En el monte Tabor, los discípulos contemplan a Jesús transfigurado. La luz los envuelve, el miedo se vuelve asombro y quisieran quedarse allí para siempre. Es una experiencia alta, luminosa, donde descubren quién es realmente su Maestro: el Hijo amado de Dios. Pero esa gloria no es para instalarse. Hay que bajar del monte y anunciarlo.
Algo semejante -aunque por el camino contrario- vive san Francisco de Asís cuando se encuentra con el leproso. Pero esta vez no hay luz deslumbrante ni nubes de gloria. Hay olor, rechazo, pobreza, carne herida. Y, sin embargo, Francisco reconoce allí al mismo Jesús, abraza al que le daba repugnancia… y en ese gesto descubre el rostro de Cristo. Al final de sus días dirá algo asombroso: “Lo que me parecía amargo se me volvió dulcedumbre del alma".

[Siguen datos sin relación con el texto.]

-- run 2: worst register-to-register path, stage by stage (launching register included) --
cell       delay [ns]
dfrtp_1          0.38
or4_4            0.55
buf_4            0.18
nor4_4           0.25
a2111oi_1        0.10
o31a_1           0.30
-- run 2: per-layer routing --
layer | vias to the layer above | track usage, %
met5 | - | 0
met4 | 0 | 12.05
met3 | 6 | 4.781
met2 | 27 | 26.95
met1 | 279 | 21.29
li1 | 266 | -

Los discípulos ven a Jesús glorioso en el monte. Francisco lo encuentra escondido en el sufrimiento. Ambas experiencias revelan lo mismo: Cristo se manifiesta tanto en la luz como en la herida. Dios se deja encontrar en lo alto… y también en lo más bajo. El Tabor nos enseña quién es Jesús. El leproso nos enseña dónde encontrarlo.
Tal vez hoy nuestro camino no pase por montes luminosos, sino por encuentros incómodos, personas difíciles o situaciones que quisiéramos evitar. Pero allí también espera Cristo. Y muchas veces, justo donde más resistimos amar, Dios prepara nuestra mayor transformación.